Artificial Neural Network and Multiple Linear Regression Models for

Building the predictive crime models which are presented in this thesis adopted both ANNs and statistical techniques. Both of these techniques have advantages and disadvantages. The objective of this study is to take advantage of both techniques for best performance of a predictive crime model. Multiple linear regression (MLR) analysis is the statistical technique used in this study to identify potentially significant predictive variables and the level of their contribution in the performance of the model and predicting of future crime. Every statistics computer software package contains a regression component. However, Neural Network analysis generates weights, which are difficult to interpret as they are affected by the program used to generate them. This drawback is one of the most criticized features in neural network models. The main advantage that neural networks offer is they do not require many assumptions before the model can be constructed, for example, nonlinearity. When applying regression, the user must have detailed knowledge about the appropriate non-linear relationship between the input and output variables. However, when applying neural networks, these relationships are determined implicitly by the model, since ANNs are non-linear systems. This property includes robust performance in dealing with noisy data. Another advantage of the ANN approach is that the model allows the inclusion of several input and output variables at the same time. This requires more care with a regression technique.
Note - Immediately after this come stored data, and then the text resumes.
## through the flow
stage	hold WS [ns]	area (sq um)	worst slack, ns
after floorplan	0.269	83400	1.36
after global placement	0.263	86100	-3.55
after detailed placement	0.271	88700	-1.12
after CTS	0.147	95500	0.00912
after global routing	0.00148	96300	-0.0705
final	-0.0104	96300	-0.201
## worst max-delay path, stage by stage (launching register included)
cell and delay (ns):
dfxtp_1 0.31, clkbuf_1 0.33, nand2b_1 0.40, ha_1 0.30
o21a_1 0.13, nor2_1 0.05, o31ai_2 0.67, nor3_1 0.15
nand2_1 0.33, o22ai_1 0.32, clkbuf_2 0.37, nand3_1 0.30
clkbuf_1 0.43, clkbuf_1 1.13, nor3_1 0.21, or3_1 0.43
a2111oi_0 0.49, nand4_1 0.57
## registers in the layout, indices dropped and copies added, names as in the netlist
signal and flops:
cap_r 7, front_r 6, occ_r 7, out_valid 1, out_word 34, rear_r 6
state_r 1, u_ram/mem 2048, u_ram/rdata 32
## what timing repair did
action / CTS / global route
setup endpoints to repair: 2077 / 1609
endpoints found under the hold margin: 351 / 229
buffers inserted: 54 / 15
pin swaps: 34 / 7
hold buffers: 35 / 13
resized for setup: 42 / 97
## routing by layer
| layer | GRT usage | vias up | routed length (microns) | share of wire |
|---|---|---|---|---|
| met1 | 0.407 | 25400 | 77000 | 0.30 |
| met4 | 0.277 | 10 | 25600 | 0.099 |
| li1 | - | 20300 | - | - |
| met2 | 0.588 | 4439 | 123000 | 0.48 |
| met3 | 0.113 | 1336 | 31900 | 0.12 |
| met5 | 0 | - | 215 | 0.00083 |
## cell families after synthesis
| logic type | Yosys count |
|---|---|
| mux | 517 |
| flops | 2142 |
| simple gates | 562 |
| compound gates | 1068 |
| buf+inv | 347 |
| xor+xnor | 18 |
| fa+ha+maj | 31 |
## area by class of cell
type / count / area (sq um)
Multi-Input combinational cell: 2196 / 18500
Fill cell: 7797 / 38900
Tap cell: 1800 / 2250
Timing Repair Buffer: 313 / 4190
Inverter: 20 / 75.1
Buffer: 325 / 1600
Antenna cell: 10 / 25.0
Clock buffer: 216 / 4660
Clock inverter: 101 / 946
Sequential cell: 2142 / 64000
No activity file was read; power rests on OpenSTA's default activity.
In this study statistical techniques start their construction model with 28 potential explanatory variables identified as input chosen among characteristics of burgled households. These include Resident Population, Occupation, Qualifications, Socio Economic, Household composition and Household spaces. The identification was shown in Table 6.1. The spatial distribution of actual residential burglary incident rate constituted the response (dependent) variable. The data standardized into rate per household within each polygon (census wards). A hierarchical neural network (HNN) starts their construction model with a number of explanatory variables with

statistical significance which were obtained and identified from regression model results.

6.4.1 Multiple Linear Regression Model

Statisticians and criminologists have been applying their skills and knowledge for a long time to predict when and where the next set of crimes will occur, with varying degrees of success. Multiple linear regression (outlined in section 1.1.4) was chosen in this thesis for a predictive crime model. The regression model is one of the popular methods of modelling and prediction. Regression analysis has major purposes: description, estimation and prediction. This methodology has wide applicability in prediction in a variety of areas (Bolzan 2008; Margaret 2002; carcoran 2003).

6.4.1.1 Regression Modelling Steps

This strategy involves:

Data collection and preparation;

Any regression analysis to perform the analysis requires data. The characteristics of the data vary with the nature of the study. In the procedures of data collection and preparation it is important that the user is conversant about the theory associated with the subject being analysed. Section 6.2 shows details of the data characteristics which are used in the regression model presented in this thesis.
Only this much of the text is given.